Finanzmarktregulierung
Licht in das Schattenreich der Derivate
Der Ausschuss für Wirtschaft und Währung im Europaparlament hat heute seine Positionierung zur Regulierung von bilateralen Derivategeschäften (OTC derivative transactions) abgestimmt. Der Gesetzgebungsvorschlag ist ein großer Fortschritt in der Finanzmarktregulierung seit Ausbruch der Krise. Bis jetzt wurden diese Produkte in einem für Aufseher undurchsichtigen Markt vollkommen ohne Regulierung gehandelt. Durch diese Verbesserungen kommt die europäische Union ihrem Versprechen nach, die Sie auf dem G20 Gipfel in London und Pittsburgh 2009 gemacht hat.
Auslöser der Debatte war die Quasi-Insolvenz des Versicherungskonzerns AIG, die die Verwundbarkeit der Versicherungsbranche durch Kreditderivate enthüllt hat. Die undurchsichtigen und komplexen Verknüpfungen zwischen den großen amerikanischen und europäischen Banken und Versicherern durch Derivategeschäfte außerhalb anerkannter Handelsplattformen haben sich als eine Bedrohung für die Finanzmarktstabilität herausgestellt. Die offenen Positionen bilateraler Derivateverträge belaufen sich schätzungsweise auf über 600 000 Milliarden Dollar.
Nach der Abstimmung kommentierte Sven Giegold, wirtschafts- und finanzpolitischer Sprecher der Grünen im Europaparlament:
"Die Positionierung des Parlaments ist ein wichtiger Schritt in Richtung Regulierung von ungebändigten Finanzmärkten. Der Derivatehandel wurde zu lange sich selbst überlassen. Das Europaparlament hat ein starkes Signal gesendet, in dem es den Vorschlag der Europäischen Kommission unterstützt. Demzufolge sollen zukünftig der Großteil der bilateralen Derivategeschäfte durch so genannte zentrale Gegenparteien (CCCPs) abgewickelt werden, wodurch das systemische Risiko im Finanzsystem verringert wird.
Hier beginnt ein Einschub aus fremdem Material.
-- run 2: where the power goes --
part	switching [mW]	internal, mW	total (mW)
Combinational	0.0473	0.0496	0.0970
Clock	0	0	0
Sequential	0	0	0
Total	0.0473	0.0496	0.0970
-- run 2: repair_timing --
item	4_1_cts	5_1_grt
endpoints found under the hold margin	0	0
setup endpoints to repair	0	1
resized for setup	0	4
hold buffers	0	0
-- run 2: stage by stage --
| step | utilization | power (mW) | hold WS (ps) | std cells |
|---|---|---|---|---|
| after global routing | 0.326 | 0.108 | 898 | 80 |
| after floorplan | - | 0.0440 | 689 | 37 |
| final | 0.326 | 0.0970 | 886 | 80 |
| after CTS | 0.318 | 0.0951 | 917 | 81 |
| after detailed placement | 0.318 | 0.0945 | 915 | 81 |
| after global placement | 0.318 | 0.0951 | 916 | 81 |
**config.mk**
```make
export PLATFORM = sky130hd
export DESIGN_NAME = uart_wake_rx
export DESIGN_NICKNAME = d
export VERILOG_FILES = /design/src/rtl/uwr_pkg.sv /design/src/rtl/uwr_sync.sv /design/src/rtl/uwr_bit_engine.sv /design/src/rtl/uwr_idle_det.sv /design/src/rtl/uwr_status.sv /design/src/rtl/uart_wake_rx.sv
export SDC_FILE = /design/constraint.sdc
export NUM_CORES = 1
export LEC_CHECK = 0
export ABC_AREA = 1
export BUFFER_PORTS_ARGS = -buffer_cell sky130_fd_sc_hd__buf_2
export CORE_ASPECT_RATIO = 1.4
export CORE_MARGIN = 5
export CORE_UTILIZATION = 59
export DETAILED_ROUTE_END_ITERATION = 8
export GPL_ROUTABILITY_DRIVEN = 0
export PLACE_DENSITY = 0.88
export SLEW_MARGIN = 10
export SYNTH_ARGS = -nofsm -noshare
export SYNTH_HDL_FRONTEND = slang
export SYNTH_SLANG_ARGS = --single-unit
```
**constraint.sdc**
```tcl
create_clock -name clk -period 2 [get_ports clk]
set_clock_uncertainty 0.1 [all_clocks]
set_input_delay 0.1 -clock clk [delete_from_list [all_inputs] [get_ports clk]]
set_output_delay 0.1 -clock clk [all_outputs]
set_load 0.01 [all_outputs]
```
**src/rtl/uwr_pkg.sv**
```systemverilog
package uwr_pkg;

   typedef enum logic [2:0] {
      ST_IDLE,
      ST_START,
      ST_DATA,
      ST_PAR,
      ST_STOP
   } rx_state_e;

   function automatic logic vote3(input logic a, input logic b, input logic c);
      return (a & b) | (a & c) | (b & c);
   endfunction

   function automatic logic split3(input logic a, input logic b, input logic c);
      return !((a == b) && (b == c));
   endfunction

endpackage

```
**src/rtl/uwr_sync.sv**
```systemverilog
module uwr_sync #(
   parameter int   STAGES    = 2,
   parameter logic RESET_VAL = 1'b1
) (
   input  logic clk,
   input  logic rst_n,
   input  logic d_i,
   output logic q_o
);

   generate
      if (STAGES < 0) begin : g_bad_stages
         $error("uwr_sync: STAGES must not be negative");
      end

      if (STAGES == 0) begin : g_bypass
         assign q_o = d_i;
      end else begin : g_chain
         logic [STAGES-1:0] chain_q;
         always_ff @(posedge clk or negedge rst_n) begin
            if (!rst_n) begin
               chain_q <= {STAGES{RESET_VAL}};
            end else if (STAGES == 1) begin
               chain_q[0] <= d_i;
            end else begin
               chain_q <= {chain_q[STAGES-2:0], d_i};
            end
         end
         assign q_o = chain_q[STAGES-1];
      end
   endgenerate

endmodule

```
**src/rtl/uwr_bit_engine.sv**
```systemverilog
module uwr_bit_engine
   import uwr_pkg::*;
#(
   parameter int DATA_W = 8,
   parameter int OVS    = 16
) (
   input  logic              clk,
   input  logic              rst_n,
   input  logic              tick_i,
   input  logic              rx_i,
   input  logic              nine_bit_i,
   input  logic              par_en_i,
   input  logic              par_odd_i,
   output logic              done_o,
   output logic [DATA_W:0]   word_o,
   output logic              msb_o,
   output logic              fe_o,
   output logic              nf_o,
   output logic              pe_o
);

   localparam int PH_W  = $clog2(OVS);
   localparam int IDX_W = $clog2(DATA_W + 1);
   localparam int SMP_B = OVS / 2;
   localparam int SMP_A = SMP_B - 1;
   localparam int SMP_C = SMP_B + 1;

   generate
      if (OVS < 8) begin : g_bad_ovs
         $error("uwr_bit_engine: OVS must be at least 8");
      end
      if (DATA_W < 2) begin : g_bad_width
         $error("uwr_bit_engine: DATA_W must be at least 2");
      end
   endgenerate

   rx_state_e        state_q;
   logic [PH_W-1:0]  phase_q;
   logic [IDX_W-1:0] idx_q;
   logic [DATA_W:0]  shreg_q;
   logic             smp_a_q;
   logic             smp_b_q;
   logic             par_q;
   logic             noise_q;
   logic             rx_last_q;
   logic             nine_q;
   logic             pen_q;
   logic             odd_q;
   logic             done_q;
   logic             fe_q;
   logic             nf_q;
   logic             pe_q;

   logic             maj;
   logic             noisy;
   logic             at_mid;
   logic             at_end;
   logic             last_idx;

   always_comb begin
      maj      = vote3(smp_a_q, smp_b_q, rx_i);
      noisy    = split3(smp_a_q, smp_b_q, rx_i);
      at_mid   = (phase_q == PH_W'(SMP_C));
      at_end   = (phase_q == PH_W'(OVS - 1));
      last_idx = nine_q ? (idx_q == IDX_W'(DATA_W)) : (idx_q == IDX_W'(DATA_W - 1));
   end

   always_ff @(posedge clk or negedge rst_n) begin
      if (!rst_n) begin
         state_q   <= ST_IDLE;
         phase_q   <= '0;
         idx_q     <= '0;
         shreg_q   <= '0;
         smp_a_q   <= 1'b1;
         smp_b_q   <= 1'b1;
         par_q     <= 1'b0;
         noise_q   <= 1'b0;
         rx_last_q <= 1'b1;
         nine_q    <= 1'b0;
         pen_q     <= 1'b0;
         odd_q     <= 1'b0;
         done_q    <= 1'b0;
         fe_q      <= 1'b0;
         nf_q      <= 1'b0;
         pe_q      <= 1'b0;
      end else begin
         done_q <= 1'b0;
         if (tick_i) begin
            rx_last_q <= rx_i;
            if (state_q == ST_IDLE) begin
               if (!rx_i && rx_last_q) begin
                  state_q <= ST_START;
                  phase_q <= PH_W'(1);
                  idx_q   <= '0;
                  shreg_q <= '0;
                  noise_q <= 1'b0;
                  nine_q  <= nine_bit_i;
                  pen_q   <= par_en_i;
                  odd_q   <= par_odd_i;
               end
            end else begin
               if (phase_q == PH_W'(SMP_A)) smp_a_q <= rx_i;
               if (phase_q == PH_W'(SMP_B)) smp_b_q <= rx_i;
               phase_q <= at_end ? '0 : phase_q + PH_W'(1);

               if (at_mid) begin
                  unique case (state_q)
                     ST_START: begin
                        if (maj) state_q <= ST_IDLE;
                        else     noise_q <= noise_q | noisy;
                     end
                     ST_DATA: begin
                        shreg_q[idx_q] <= maj;
                        noise_q        <= noise_q | noisy;
                     end
                     ST_PAR: begin
                        par_q   <= maj;
                        noise_q <= noise_q | noisy;
                     end
                     ST_STOP: begin
                        done_q  <= 1'b1;
                        fe_q    <= !maj;
                        nf_q    <= noise_q | noisy;
                        pe_q    <= pen_q && ((^shreg_q ^ par_q) != odd_q);
                        state_q <= ST_IDLE;
                     end
                     default: state_q <= ST_IDLE;
                  endcase
               end

               if (at_end) begin
                  unique case (state_q)
                     ST_START: state_q <= ST_DATA;
                     ST_DATA: begin
                        if (last_idx) state_q <= pen_q ? ST_PAR : ST_STOP;
                        else          idx_q   <= idx_q + IDX_W'(1);
                     end
                     ST_PAR:  state_q <= ST_STOP;
                     default: ;
                  endcase
               end
            end
         end
      end
   end

   assign done_o = done_q;
   assign word_o = shreg_q;
   assign msb_o  = nine_q ? shreg_q[DATA_W] : shreg_q[DATA_W-1];
   assign fe_o   = fe_q;
   assign nf_o   = nf_q;
   assign pe_o   = pe_q;

   AST_DONE_AFTER_TICK: assert property (@(posedge clk) disable iff (!rst_n)
      done_q |-> $past(tick_i));
   AST_DONE_SINGLE: assert property (@(posedge clk) disable iff (!rst_n)
      done_q |=> !done_q);
   AST_EIGHT_BIT_TOP_CLEAR: assert property (@(posedge clk) disable iff (!rst_n)
      (done_q && !nine_q) |-> !shreg_q[DATA_W]);
   AST_NO_PARITY_NO_ERR: assert property (@(posedge clk) disable iff (!rst_n)
      (done_q && !pen_q) |-> !pe_q);

endmodule

```
**src/rtl/uwr_idle_det.sv**
```systemverilog
module uwr_idle_det #(
   parameter int DATA_W = 8,
   parameter int OVS    = 16
) (
   input  logic clk,
   input  logic rst_n,
   input  logic tick_i,
   input  logic rx_i,
   input  logic nine_bit_i,
   input  logic par_en_i,
   output logic hit_o
);

   localparam int BASE_BITS = DATA_W + 2;
   localparam int MAX_TICKS = (BASE_BITS + 2) * OVS;
   localparam int CNT_W     = $clog2(MAX_TICKS + 1);

   logic [CNT_W-1:0] cnt_q;
   logic [CNT_W-1:0] limit;

   always_comb begin
      limit = CNT_W'((BASE_BITS + 32'(nine_bit_i) + 32'(par_en_i)) * OVS);
      hit_o = tick_i && rx_i && (cnt_q == limit - CNT_W'(1));
   end

   always_ff @(posedge clk or negedge rst_n) begin
      if (!rst_n) begin
         cnt_q <= '0;
      end else if (tick_i) begin
         if (!rx_i)             cnt_q <= '0;
         else if (cnt_q < limit) cnt_q <= cnt_q + CNT_W'(1);
      end
   end

   AST_IDLE_HIT_ONCE: assert property (@(posedge clk) disable iff (!rst_n)
      hit_o |=> !hit_o);

endmodule

```
**src/rtl/uwr_status.sv**
```systemverilog
module uwr_status #(
   parameter int DATA_W  = 8,
   parameter bit IRQ_REG = 1'b0
) (
   input  logic              clk,
   input  logic              rst_n,
   input  logic              done_i,
   input  logic [DATA_W:0]   word_i,
   input  logic              msb_i,
   input  logic              fe_i,
   input  logic              nf_i,
   input  logic              pe_i,
   input  logic              wake_addr_i,
   input  logic              standby_req_i,
   input  logic              idle_hit_i,
   input  logic              ack_i,
   input  logic              ie_ready_i,
   input  logic              ie_ovr_i,
   input  logic              ie_noise_i,
   input  logic              ie_frame_i,
   input  logic              ie_par_i,
   output logic [DATA_W-1:0] data_o,
   output logic              bit8_o,
   output logic              ready_o,
   output logic              ovr_o,
   output logic              noise_o,
   output logic              frame_o,
   output logic              par_o,
   output logic              standby_o,
   output logic              irq_o
);

   localparam int NSRC = 5;

   logic [DATA_W-1:0] data_q;
   logic              bit8_q;
   logic              ready_q;
   logic              ovr_q;
   logic              noise_q;
   logic              frame_q;
   logic              par_q;
   logic              standby_q;

   logic              addr_wake;
   logic              idle_wake;
   logic              accept;
   logic              held;
   logic [NSRC-1:0]   src;
   logic [NSRC-1:0]   ena;
   logic              irq_raw;

   always_comb begin
      addr_wake = standby_q && wake_addr_i && done_i && msb_i;
      idle_wake = standby_q && !wake_addr_i && idle_hit_i;
      accept    = done_i && (!standby_q || addr_wake);
      held      = ready_q && !ack_i;
      src       = {par_q, frame_q, noise_q, ovr_q, ready_q};
      ena       = {ie_par_i, ie_frame_i, ie_noise_i, ie_ovr_i, ie_ready_i};
      irq_raw   = !standby_q && (|(src & ena));
   end

   always_ff @(posedge clk or negedge rst_n) begin
      if (!rst_n) begin
         standby_q <= 1'b0;
      end else if (standby_req_i) begin
         standby_q <= 1'b1;
      end else if (addr_wake || idle_wake) begin
         standby_q <= 1'b0;
      end
   end

   always_ff @(posedge clk or negedge rst_n) begin
      if (!rst_n) begin
         data_q  <= '0;
         bit8_q  <= 1'b0;
         ready_q <= 1'b0;
         ovr_q   <= 1'b0;
         noise_q <= 1'b0;
         frame_q <= 1'b0;
         par_q   <= 1'b0;
      end else begin
         if (ack_i) begin
            ready_q <= 1'b0;
            ovr_q   <= 1'b0;
            noise_q <= 1'b0;
            frame_q <= 1'b0;
            par_q   <= 1'b0;
         end
         if (accept) begin
            if (held) begin
               ovr_q <= 1'b1;
            end else begin
               data_q  <= word_i[DATA_W-1:0];
               bit8_q  <= msb_i;
               ready_q <= 1'b1;
               noise_q <= nf_i;
               frame_q <= fe_i;
               par_q   <= pe_i;
            end
         end
      end
   end

   generate
      if (IRQ_REG) begin : g_irq_reg
         logic irq_q;
         always_ff @(posedge clk or negedge rst_n) begin
            if (!rst_n) irq_q <= 1'b0;
            else        irq_q <= irq_raw;
         end
         assign irq_o = irq_q;
      end else begin : g_irq_comb
         assign irq_o = irq_raw;
      end
   endgenerate

   assign data_o    = data_q;
   assign bit8_o    = bit8_q;
   assign ready_o   = ready_q;
   assign ovr_o     = ovr_q;
   assign noise_o   = noise_q;
   assign frame_o   = frame_q;
   assign par_o     = par_q;
   assign standby_o = standby_q;

   AST_FLAGS_NEED_READY: assert property (@(posedge clk) disable iff (!rst_n)
      (ovr_q || noise_q || frame_q || par_q) |-> ready_q);
   AST_ACK_CLEARS: assert property (@(posedge clk) disable iff (!rst_n)
      (ack_i && !done_i) |=> (!ready_q && !ovr_q));
   AST_OVR_KEEPS_DATA: assert property (@(posedge clk) disable iff (!rst_n)
      (ready_q && !ack_i && done_i && !standby_q) |=> (ovr_q && $stable(data_q)));
   AST_STBY_DISCARD: assert property (@(posedge clk) disable iff (!rst_n)
      (standby_q && !(done_i && wake_addr_i && msb_i)) |=> $stable(data_q));
   AST_ADDR_WAKE: assert property (@(posedge clk) disable iff (!rst_n)
      (standby_q && wake_addr_i && done_i && msb_i && !standby_req_i) |=> !standby_q);
   AST_IDLE_WAKE: assert property (@(posedge clk) disable iff (!rst_n)
      (standby_q && !wake_addr_i && idle_hit_i && !standby_req_i) |=> !standby_q);
   AST_STBY_REQ: assert property (@(posedge clk) disable iff (!rst_n)
      standby_req_i |=> standby_q);

endmodule

```
**src/rtl/uart_wake_rx.sv**
```systemverilog
module uart_wake_rx #(
   parameter int DATA_W      = 8,
   parameter int OVS         = 16,
   parameter int SYNC_STAGES = 2,
   parameter bit IRQ_REG     = 1'b0
) (
   input  logic              clk,
   input  logic              rst_n,
   input  logic              tick_i,
   input  logic              rxd_i,
   input  logic              nine_bit_i,
   input  logic              par_en_i,
   input  logic              par_odd_i,
   input  logic              wake_addr_i,
   input  logic              standby_req_i,
   input  logic              ack_i,
   input  logic              ie_ready_i,
   input  logic              ie_ovr_i,
   input  logic              ie_noise_i,
   input  logic              ie_frame_i,
   input  logic              ie_par_i,
   output logic [DATA_W-1:0] data_o,
   output logic              bit8_o,
   output logic              ready_o,
   output logic              ovr_o,
   output logic              noise_o,
   output logic              frame_o,
   output logic              par_err_o,
   output logic              standby_o,
   output logic              irq_o
);

   logic            rx_s;
   logic            done;
   logic [DATA_W:0] word;
   logic            msb;
   logic            fe;
   logic            nf;
   logic            pe;
   logic            idle_hit;

   uwr_sync #(
      .STAGES    (SYNC_STAGES),
      .RESET_VAL (1'b1)
   ) i_sync (
      .clk   (clk),
      .rst_n (rst_n),
      .d_i   (rxd_i),
      .q_o   (rx_s)
   );

   uwr_bit_engine #(
      .DATA_W (DATA_W),
      .OVS    (OVS)
   ) i_engine (
      .clk        (clk),
      .rst_n      (rst_n),
      .tick_i     (tick_i),
      .rx_i       (rx_s),
      .nine_bit_i (nine_bit_i),
      .par_en_i   (par_en_i),
      .par_odd_i  (par_odd_i),
      .done_o     (done),
      .word_o     (word),
      .msb_o      (msb),
      .fe_o       (fe),
      .nf_o       (nf),
      .pe_o       (pe)
   );

   uwr_idle_det #(
      .DATA_W (DATA_W),
      .OVS    (OVS)
   ) i_idle (
      .clk        (clk),
      .rst_n      (rst_n),
      .tick_i     (tick_i),
      .rx_i       (rx_s),
      .nine_bit_i (nine_bit_i),
      .par_en_i   (par_en_i),
      .hit_o      (idle_hit)
   );

   uwr_status #(
      .DATA_W  (DATA_W),
      .IRQ_REG (IRQ_REG)
   ) i_status (
      .clk           (clk),
      .rst_n         (rst_n),
      .done_i        (done),
      .word_i        (word),
      .msb_i         (msb),
      .fe_i          (fe),
      .nf_i          (nf),
      .pe_i          (pe),
      .wake_addr_i   (wake_addr_i),
      .standby_req_i (standby_req_i),
      .idle_hit_i    (idle_hit),
      .ack_i         (ack_i),
      .ie_ready_i    (ie_ready_i),
      .ie_ovr_i      (ie_ovr_i),
      .ie_noise_i    (ie_noise_i),
      .ie_frame_i    (ie_frame_i),
      .ie_par_i      (ie_par_i),
      .data_o        (data_o),
      .bit8_o        (bit8_o),
      .ready_o       (ready_o),
      .ovr_o         (ovr_o),
      .noise_o       (noise_o),
      .frame_o       (frame_o),
      .par_o         (par_err_o),
      .standby_o     (standby_o),
      .irq_o         (irq_o)
   );

endmodule

```
==> flow_summary_export.csv <==
group,metric,value,unit
status,outcome,"finished clean",
detailed_routing,via_per_inst,5.25,
yosys,seq_area_frac_synth,0.441,
detailed_routing,wl_met1,2820,µm
floorplan,die-area,0.00711,mm²
hold_path,hold_path_class,"primary input to flip-flop",
global_routing,grt_pass1_wl,12600,µm
floorplan,num_rows,32,
layout,final_area,0.00379,mm²
timing,tns,0,ps
yosys,synth_area,0.00325,mm²
floorplan,start_util,0.597,
timing,worst_pin_slew,401,ps
critical_path,path_class,"flip-flop to flip-flop",
yosys,synthesis.nets,464,
yosys,yosys.area.top_type,"dfrtp_1",
place,hpwlAfterDp,4880,µm
detailed_routing,postRouteAntennaNets,0,
yosys,yosys-top-cells-area,"dfrtp_1 (40%), nand2_1 (18%), inv_1 (6.2%), o21ai_0 (5.9%), ha_1 (5.8%)",
place,placed_area,0.00349,mm²
yosys,synth_commonest_cells,"nand2_1 (155), inv_1 (54), dfrtp_1 (52)",
yosys,synth.avg_cell_area,7.49,µm²
timing,hold_violations,0,
layout,area_growth,16.6,%
global_routing,grt_usage,0.225,
detailed_routing,dr_wl_met2,3750,µm
clock_network,clk_pin_slew,80,ps
detailed_routing,top_layer_used,"met4",
yosys,syn_inst,434,
clock_network,clock_path_buffers,2,
detailed_routing,detail_route.iter0.violations,175,
yosys,synth_flop_cell,"dfrtp_1",
timing,maxSlewHeadroom,0.732,
yosys,yosysMostFrequentCell,"nand2_1",
place,placedCellCount,530,
floorplan,dieHeight,97.8,µm
critical_path,worstPathRequired,2120,ps
yosys,yosysTopAreaCellShare,0.400,
layout,final_core_util,0.696,
timing,max_freq,573,MHz
timing,maxSlewViolCount,0,
detailed_routing,wl_met3,334,µm
layout,nets,511,
detailed_routing,vias,2909,
clock_network,cts_buffers,9,
clock_network,clk_latency,350,ps
critical_path,cp_max_fo,8,
critical_path,cp-end-kind,"flip-flop",
global_routing,grt_pass1_vias,2983,
timing,rsz0062_at_grt,"false",
floorplan,num_io_pins,31,
layout,layout-drive-gt1-share,0.138,
detailed_routing,post_drt_wl_per_cell,13.0,µm
power,p_total,3.57,mW
floorplan,die_w,72.7,µm
clock_network,htreeDepth,3,
place,port_buffers,30,
clock_network,cts-root-buf,"clkbuf_8",
power,p_leak,2.01,nW
yosys,synth-edff-count,0,
global_routing,antenna_found_initial,0,
yosys,ys_types,35,
detailed_routing,drc_errors,0,
detailed_routing,wl,7190,µm
power,irDropWorstVdd,594,µV
critical_path,crit_path_start_kind,"flip-flop",
detailed_routing,firstDrtPassIters,4,
yosys,synth_seq_cells,57,
layout,insertedDiodeCount,0,
timing,setup_violations,0,
timing,post-route-period-util,0.873,
global_routing,overflow,0,
yosys,yosysWarnings,0,
run,drv_cap,0,
yosys,async_flop_share,1.00,
clock_network,cts_tree,"done",
layout,final_cells,554,
critical_path,worstPathArrival,1870,ps
floorplan,core_area,0.00545,mm²
timing,min_period,1750,ps
power,power.density,941,mW/mm²
clock_network,cts.sinks,57,
global_routing,grt_max_degree,58,
==> registers in the layout, summed over array words and instances, names as in the netlist, 2 cells and up <==
register	cells
i_engine.state_q	3
i_engine.idx_q	4
i_sync.g_chain.chain_q	2
i_engine.word_o	9
i_idle.cnt_q	8
i_engine.phase_q	4
i_status.data_o	8
==> stage by stage <==
stage	hold slack (ps)	worst slack (ps)
after floorplan	-296	409
after global placement	22.9	307
after detailed placement	24.0	187
after CTS	60.6	208
after global routing	50.3	27.9
final	68.8	254
==> path summary, 6_finish.rpt <==
| check | from | end | slack (ps) | cells after the start |
|---|---|---|---|---|
| hold reg to reg | i_sync.g_chain.chain_q[0] | i_sync.g_chain.chain_q[1] | 260 | 0 |
| setup reg to reg | i_idle.cnt_q[4] | i_idle.cnt_q[4] | 250 | 10 |
| max in group asynchronous | rst_n | i_engine.rx_last_q | 1320 | 3 |
| hold / removal | wake_addr_i | i_status.standby_o | 70 | 3 |
| min in group asynchronous | rst_n | i_engine.done_o | 180 | 3 |
| setup / recovery | i_idle.cnt_q[4] | i_idle.cnt_q[4] | 250 | 10 |
==> power by group <==
group / internal (mW) / switching (mW) / leakage [nW] / total (mW)
Combinational: 0.310 / 0.573 / 1.16 / 0.884
Clock: 0.700 / 0.500 / 0.106 / 1.20
Sequential: 1.31 / 0.169 / 0.749 / 1.48
==> logic make-up (layout without fill, tap and decap cells) <==
family	count (synthesis)	in the layout	share of synthesized area
buffers and inverters	61	113	0.0732
adders and majority gates	15	15	0.0578
and+or+nand+nor	235	235	0.310
xor gates and xnor gates	9	9	0.0243
AOI/OAI and AO/OA	57	57	0.0936
DFF	57	57	0.441
==> routing by layer <==
layer  GRT usage  vias to the layer above
met4       0.125                        0
met3      0.0639                       28
met2       0.388                       83
met5           0                        -
met1       0.241                     1333
li1            -                     1465
==> layout by cell type, fill, tap and decap left out, types with 3 or more instances in the layout <==
cell type      instances
dlygate4sd3_1          8
clkbuf_8               9
nand3_1               19
xor2_1                 8
nand2_1              154
o21ai_1                4
nor3_1                 5
o21ai_0               38
dfstp_2                5
dfrtp_1               52
buf_2                 30
inv_2                  3
a21oi_1                8
nand4_1                5
nor2_1                39
ha_1                  15
inv_1                 54
===== src/rtl/irq_cond.sv =====
module irq_cond #(
  parameter int SYNC_STAGES  = 2,
  parameter int LOW_MIN      = 4,
  parameter int INTR_SAMPLES = 2,
  parameter int NMI_VEC      = 2,
  parameter int ACK_CYCLES   = 2
) (
  input  logic       clk,
  input  logic       rst_n,
  input  logic       cycle_start,
  input  logic       nmi_in,
  input  logic       intr_in,
  input  logic       if_flag,
  input  logic       instr_end,
  output logic       irq_take,
  output logic       irq_nmi,
  output logic       vec_internal,
  output logic [7:0] vec_num,
  output logic [1:0] ack_cycles,
  output logic       nmi_pending,
  output logic       intr_pending
);
  localparam int LW = $clog2(LOW_MIN + 1);
  localparam int IW = $clog2(INTR_SAMPLES + 1);

  logic [SYNC_STAGES-1:0] nmi_sh, intr_sh;
  logic          nmi_prev;
  logic [LW-1:0] low_run;
  logic [IW-1:0] act_run;

  wire nmi_s      = nmi_sh[SYNC_STAGES-1];
  wire intr_s     = intr_sh[SYNC_STAGES-1];
  wire nmi_edge   = nmi_s & ~nmi_prev & (low_run >= LW'(LOW_MIN));
  wire grant_nmi  = instr_end & nmi_pending;
  wire grant_intr = instr_end & ~nmi_pending & intr_pending;

  assign intr_pending = (act_run == IW'(INTR_SAMPLES)) & if_flag;

  always_ff @(posedge clk or negedge rst_n) begin
    if (!rst_n) begin
      nmi_sh   <= '0;
      intr_sh  <= '0;
      nmi_prev <= 1'b0;
      low_run  <= '0;
    end else begin
      nmi_sh   <= {nmi_sh[SYNC_STAGES-2:0], nmi_in};
      intr_sh  <= {intr_sh[SYNC_STAGES-2:0], intr_in};
      nmi_prev <= nmi_s;
      if (nmi_s)
        low_run <= '0;
      else if (low_run < LW'(LOW_MIN))
        low_run <= low_run + 1'b1;
    end
  end

  always_ff @(posedge clk or negedge rst_n) begin
    if (!rst_n)
      nmi_pending <= 1'b0;
    else if (nmi_edge)
      nmi_pending <= 1'b1;
    else if (grant_nmi)
      nmi_pending <= 1'b0;
  end

  always_ff @(posedge clk or negedge rst_n) begin
    if (!rst_n)
      act_run <= '0;
    else if (grant_intr)
      act_run <= '0;
    else if (cycle_start) begin
      if (!(intr_s & if_flag))
        act_run <= '0;
      else if (act_run < IW'(INTR_SAMPLES))
        act_run <= act_run + 1'b1;
    end
  end

  always_ff @(posedge clk or negedge rst_n) begin
    if (!rst_n) begin
      irq_take     <= 1'b0;
      irq_nmi      <= 1'b0;
      vec_internal <= 1'b0;
      vec_num      <= '0;
      ack_cycles   <= '0;
    end else begin
      irq_take     <= grant_nmi | grant_intr;
      irq_nmi      <= grant_nmi;
      vec_internal <= grant_nmi;
      vec_num      <= grant_nmi ? 8'(NMI_VEC) : 8'd0;
      ack_cycles   <= grant_intr ? 2'(ACK_CYCLES) : 2'd0;
    end
  end

  assert_take_at_boundary_R10: assert property (@(posedge clk) disable iff (!rst_n)
    irq_take |-> $past(instr_end));
  assert_nmi_grant_form_R5: assert property (@(posedge clk) disable iff (!rst_n)
    (irq_take && irq_nmi) |-> (vec_internal && vec_num == 8'(NMI_VEC) && ack_cycles == 2'd0));
  assert_intr_grant_form_R8: assert property (@(posedge clk) disable iff (!rst_n)
    (irq_take && !irq_nmi) |-> (!vec_internal && ack_cycles == 2'(ACK_CYCLES)));
  assert_intr_masked_R6: assert property (@(posedge clk) disable iff (!rst_n)
    (irq_take && !irq_nmi) |-> $past(if_flag));
  assert_nmi_first_R9: assert property (@(posedge clk) disable iff (!rst_n)
    (instr_end && nmi_pending) |=> (irq_take && irq_nmi));
  assert_nmi_held_R4: assert property (@(posedge clk) disable iff (!rst_n)
    (nmi_pending && !instr_end) |=> nmi_pending);
  assert_pulse_R10: assert property (@(posedge clk) disable iff (!rst_n)
    (irq_take && !$past(instr_end && (nmi_pending || intr_pending))) |-> 1'b0);
endmodule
Das Europaparlament geht noch weiter und fordert, dass die Berichtspflicht über Transaktionen auf alle Arten von Derivaten ausgeweitet wird. Die Gesetzgeber sollen dadurch einen Gesamtüberblick über die Belastungen der Akteure durch Derivate bekommen. Dies geschieht unabhängig davon, ob sie an zentralen Gegenparteien gehandelt wurden, oder eben nicht. Außerdem hat das Parlament die Rolle der Europäischen Wertpapieraufsichtsbehörde (ESMA) gestärkt. In Zukunft soll es keinen Wettbewerb zwischen den zentralen Gegenparteien geben, weil dadurch die Qualität der Risikomanagementstandards der konkurrierenden Handelsplattformen leiden könnte.
Bedauernswert ist, dass sich die Bundesregierung im Rat bisher gegen eine europäische Direktaufsicht der CCCPs durch ESMA widersetzt. Hier wird der Rat seine Position noch ändern müssen, damit es zu einer Einigung mit dem Parlament kommen kann."